(INFORMATION SHOWN Opens)

## src/rtl/wb_arbiter.sv

```systemverilog
// Write-back arbiter: ALU results win the register-file port, MDU results queue in a FIFO.
// Define WB_PENDING_EN to add pending_mask, a per-register "write still queued" flag vector.
module wb_arbiter #(
  parameter int unsigned FIFO_DEPTH = 4
) (
  input  logic                          clk,
  input  logic                          rst_n,
  input  logic                          alu_valid,
  input  logic [4:0]                    alu_rd,
  input  logic [31:0]                   alu_data,
  input  logic                          mdu_valid,
  output logic                          mdu_ready,
  input  logic [4:0]                    mdu_rd,
  input  logic [31:0]                   mdu_data,
  output logic [4:0]                    rd,
  output logic                          write_enable,
  output logic [31:0]                   write_data,
  output logic [$clog2(FIFO_DEPTH):0]   fifo_count
`ifdef WB_PENDING_EN
  ,
  output logic [31:0]                   pending_mask
`endif
);

  localparam int unsigned PtrW = $clog2(FIFO_DEPTH);
  localparam int unsigned CntW = PtrW + 1;
  localparam logic [CntW-1:0] FullCount = CntW'(FIFO_DEPTH);

  logic [PtrW-1:0] wptr_q, wptr_d;
  logic [PtrW-1:0] rptr_q, rptr_d;
  logic [CntW-1:0] count_q, count_d;
  logic [4:0]      rd_q, rd_d;
  logic            we_q, we_d;
  logic [31:0]     wdata_q, wdata_d;

  // Storage carries no reset: entries are only read while count_q covers them.
  logic [4:0]      mem_rd_q   [FIFO_DEPTH];
  logic [31:0]     mem_data_q [FIFO_DEPTH];

  logic alu_live;
  logic pop;
  logic push;

  assign mdu_ready    = (count_q != FullCount);
  assign rd           = rd_q;
  assign write_enable = we_q;
  assign write_data   = wdata_q;
  assign fifo_count   = count_q;

  always_comb begin
    alu_live = alu_valid && (alu_rd != 5'd0);
    pop      = !alu_live && (count_q != '0);
    // x0 results are acknowledged but never stored.
    push     = mdu_valid && mdu_ready && (mdu_rd != 5'd0);
  end

  always_comb begin
    wptr_d  = wptr_q;
    rptr_d  = rptr_q;
    count_d = count_q;
    rd_d    = rd_q;
    wdata_d = wdata_q;
    we_d    = 1'b0;

    if (alu_live) begin
      we_d    = 1'b1;
      rd_d    = alu_rd;
      wdata_d = alu_data;
    end else if (pop) begin
      we_d    = 1'b1;
      rd_d    = mem_rd_q[rptr_q];
      wdata_d = mem_data_q[rptr_q];
      rptr_d  = rptr_q + 1'b1;
    end

    if (push) begin
      wptr_d = wptr_q + 1'b1;
    end

    count_d = count_q + CntW'(push) - CntW'(pop);
  end

  always_ff @(posedge clk or negedge rst_n) begin
    if (!rst_n) begin
      wptr_q  <= '0;
      rptr_q  <= '0;
      count_q <= '0;
      rd_q    <= '0;
      we_q    <= 1'b0;
      wdata_q <= '0;
    end else begin
      wptr_q  <= wptr_d;
      rptr_q  <= rptr_d;
      count_q <= count_d;
      rd_q    <= rd_d;
      we_q    <= we_d;
      wdata_q <= wdata_d;
    end
  end

  always_ff @(posedge clk) begin
    if (push) begin
      mem_rd_q[wptr_q]   <= mdu_rd;
      mem_data_q[wptr_q] <= mdu_data;
    end
  end

`ifdef WB_PENDING_EN
  // Derived from the occupied window of the ring, so it tracks push/pop on the same edge.
  always_comb begin
    pending_mask = '0;
    for (int unsigned i = 0; i < FIFO_DEPTH; i++) begin
      if (CntW'(i) < count_q) begin
        pending_mask[mem_rd_q[rptr_q + PtrW'(i)]] = 1'b1;
      end
    end
  end
`endif

endmodule

```
[src/rtl/dmem_ctrl.sv]
// MEM-stage data-memory controller: lane-aligns LSU requests, runs a gnt/rvalid
// handshake with a variable-latency memory, and stalls the core until completion.
module dmem_ctrl #(
  parameter int TIMEOUT = 16,
  parameter int CNT_W   = 5
) (
  input  logic        clk,
  input  logic        rst_n,
  input  logic        req_valid,
  input  logic        req_we,
  input  logic [1:0]  req_size,
  input  logic [31:0] req_addr,
  input  logic [31:0] req_bit_wr_en,
  input  logic [31:0] req_wdata,
  output logic        stall,
  output logic [31:0] rd_data,
  output logic        misalign,
  output logic        bus_err,
  output logic        mem_req,
  output logic        mem_we,
  output logic [31:0] mem_addr,
  output logic [31:0] mem_bit_wr_en,
  output logic [31:0] mem_wdata,
  input  logic        mem_gnt,
  input  logic        mem_rvalid,
  input  logic [31:0] mem_rdata
);

  typedef enum logic [1:0] {IDLE, REQ, RESP} state_t;

  localparam logic [CNT_W-1:0] CNT_LAST = CNT_W'(TIMEOUT - 1);

  state_t           state_reg, state_next;
  logic [CNT_W-1:0] cnt_reg, cnt_next;
  logic [1:0]       off_reg;
  logic [31:0]      addr_reg, mask_reg, wdata_reg, rd_hold_reg;
  logic             we_reg;

  logic [1:0]  off;
  logic [4:0]  req_shamt, rsp_shamt;
  logic [31:0] aligned_rdata;
  logic        misaligned, timeout_hit;
  logic        accept, complete, load_done, misalign_c, bus_err_c;

  assign off           = req_addr[1:0];
  assign req_shamt     = {off, 3'b000};
  assign rsp_shamt     = {off_reg, 3'b000};
  assign aligned_rdata = mem_rdata >> rsp_shamt;
  assign timeout_hit   = (cnt_reg == CNT_LAST);

  // Byte accesses can never straddle a word; size 3 behaves as a word.
  always_comb begin
    misaligned = 1'b0;
    case (req_size)
      2'd0:    misaligned = 1'b0;
      2'd1:    misaligned = (off == 2'd3);
      default: misaligned = (off != 2'd0);
    endcase
  end

  always_comb begin
    state_next = state_reg;
    cnt_next   = cnt_reg;
    accept     = 1'b0;
    complete   = 1'b0;
    load_done  = 1'b0;
    misalign_c = 1'b0;
    bus_err_c  = 1'b0;
    case (state_reg)
      IDLE: begin
        if (req_valid && rst_n) begin
          if (misaligned) begin
            misalign_c = 1'b1;
          end else begin
            accept     = 1'b1;
            cnt_next   = '0;
            state_next = REQ;
          end
        end
      end
      REQ: begin
        // A grant in the timeout cycle still wins over the bus error.
        if (mem_gnt) begin
          cnt_next = '0;
          if (we_reg) begin
            complete   = 1'b1;
            state_next = IDLE;
          end else begin
            state_next = RESP;
          end
        end else if (timeout_hit) begin
          bus_err_c  = 1'b1;
          state_next = IDLE;
        end else begin
          cnt_next = cnt_reg + 1'b1;
        end
      end
      RESP: begin
        if (mem_rvalid) begin
          complete   = 1'b1;
          load_done  = 1'b1;
          state_next = IDLE;
        end else if (timeout_hit) begin
          bus_err_c  = 1'b1;
          state_next = IDLE;
        end else begin
          cnt_next = cnt_reg + 1'b1;
        end
      end
      default: state_next = IDLE;
    endcase
  end

  always_ff @(posedge clk or negedge rst_n) begin
    if (!rst_n) begin
      state_reg   <= IDLE;
      cnt_reg     <= '0;
      off_reg     <= '0;
      addr_reg    <= '0;
      mask_reg    <= '0;
      wdata_reg   <= '0;
      we_reg      <= 1'b0;
      rd_hold_reg <= '0;
    end else begin
      state_reg <= state_next;
      cnt_reg   <= cnt_next;
      if (accept) begin
        addr_reg  <= {req_addr[31:2], 2'b00};
        we_reg    <= req_we;
        off_reg   <= off;
        mask_reg  <= req_we ? (req_bit_wr_en << req_shamt) : 32'd0;
        wdata_reg <= req_wdata << req_shamt;
      end
      if (load_done) begin
        rd_hold_reg <= aligned_rdata;
      end
    end
  end

  assign mem_req       = (state_reg == REQ);
  assign mem_we        = we_reg;
  assign mem_addr      = addr_reg;
  assign mem_bit_wr_en = mask_reg;
  assign mem_wdata     = wdata_reg;
  assign misalign      = misalign_c;
  assign bus_err       = bus_err_c;
  assign stall         = req_valid & ~(complete | misalign_c | bus_err_c);
  assign rd_data       = load_done ? aligned_rdata : rd_hold_reg;

endmodule
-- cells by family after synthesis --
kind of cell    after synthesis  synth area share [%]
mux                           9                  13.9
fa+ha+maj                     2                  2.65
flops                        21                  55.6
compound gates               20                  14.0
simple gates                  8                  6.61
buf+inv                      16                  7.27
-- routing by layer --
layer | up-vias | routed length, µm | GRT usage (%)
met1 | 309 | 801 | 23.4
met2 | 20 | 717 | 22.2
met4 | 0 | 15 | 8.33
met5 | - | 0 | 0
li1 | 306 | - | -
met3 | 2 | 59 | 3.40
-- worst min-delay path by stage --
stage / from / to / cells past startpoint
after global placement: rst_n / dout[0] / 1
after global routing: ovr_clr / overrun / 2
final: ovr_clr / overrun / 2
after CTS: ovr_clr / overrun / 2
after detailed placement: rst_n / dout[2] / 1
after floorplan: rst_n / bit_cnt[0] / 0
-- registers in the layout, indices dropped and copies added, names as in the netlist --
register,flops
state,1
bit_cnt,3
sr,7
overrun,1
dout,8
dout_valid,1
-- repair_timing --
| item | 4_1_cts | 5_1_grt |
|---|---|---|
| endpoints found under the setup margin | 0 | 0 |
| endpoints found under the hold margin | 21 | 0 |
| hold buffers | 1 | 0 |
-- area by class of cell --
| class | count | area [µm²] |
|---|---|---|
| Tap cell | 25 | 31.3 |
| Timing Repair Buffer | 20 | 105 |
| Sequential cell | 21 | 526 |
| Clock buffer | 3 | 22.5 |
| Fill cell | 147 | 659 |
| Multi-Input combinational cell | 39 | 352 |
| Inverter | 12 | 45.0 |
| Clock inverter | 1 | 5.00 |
File: config.mk
export PLATFORM = sky130hd
export DESIGN_NAME = sm_move_ctrl
export DESIGN_NICKNAME = d
export VERILOG_FILES = /design/src/rtl/sm_move_ctrl.sv
export SDC_FILE = /design/constraint.sdc
export NUM_CORES = 1
export LEC_CHECK = 0
export CORE_MARGIN = 2
export CORE_UTILIZATION = 45
export CTS_CLUSTER_DIAMETER = 150
export CTS_CLUSTER_SIZE = 40
export DETAILED_ROUTE_END_ITERATION = 10
export GPL_TIMING_DRIVEN = 0
export PLACE_DENSITY = 0.78
export SLEW_MARGIN = 15
export SYNTH_ARGS = -nofsm -noshare
export SYNTH_HDL_FRONTEND = slang
export SYNTH_SLANG_ARGS = --single-unit
File: constraint.sdc
create_clock -name clk -period 5.5 [get_ports clk]
set_input_delay 1.1 -clock clk [delete_from_list [all_inputs] [get_ports clk]]
set_output_delay 1.1 -clock clk [all_outputs]
set_load 0.05 [all_outputs]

(INFORMATION SHOWN Closes)

For this exercise, copy word for word the line that contains "cell | 39 | 352 |" and every line after it, ending with the last line of the entries above.

| Multi-Input combinational cell | 39 | 352 |
| Inverter | 12 | 45.0 |
| Clock inverter | 1 | 5.00 |
File: config.mk
export PLATFORM = sky130hd
export DESIGN_NAME = sm_move_ctrl
export DESIGN_NICKNAME = d
export VERILOG_FILES = /design/src/rtl/sm_move_ctrl.sv
export SDC_FILE = /design/constraint.sdc
export NUM_CORES = 1
export LEC_CHECK = 0
export CORE_MARGIN = 2
export CORE_UTILIZATION = 45
export CTS_CLUSTER_DIAMETER = 150
export CTS_CLUSTER_SIZE = 40
export DETAILED_ROUTE_END_ITERATION = 10
export GPL_TIMING_DRIVEN = 0
export PLACE_DENSITY = 0.78
export SLEW_MARGIN = 15
export SYNTH_ARGS = -nofsm -noshare
export SYNTH_HDL_FRONTEND = slang
export SYNTH_SLANG_ARGS = --single-unit
File: constraint.sdc
create_clock -name clk -period 5.5 [get_ports clk]
set_input_delay 1.1 -clock clk [delete_from_list [all_inputs] [get_ports clk]]
set_output_delay 1.1 -clock clk [all_outputs]
set_load 0.05 [all_outputs]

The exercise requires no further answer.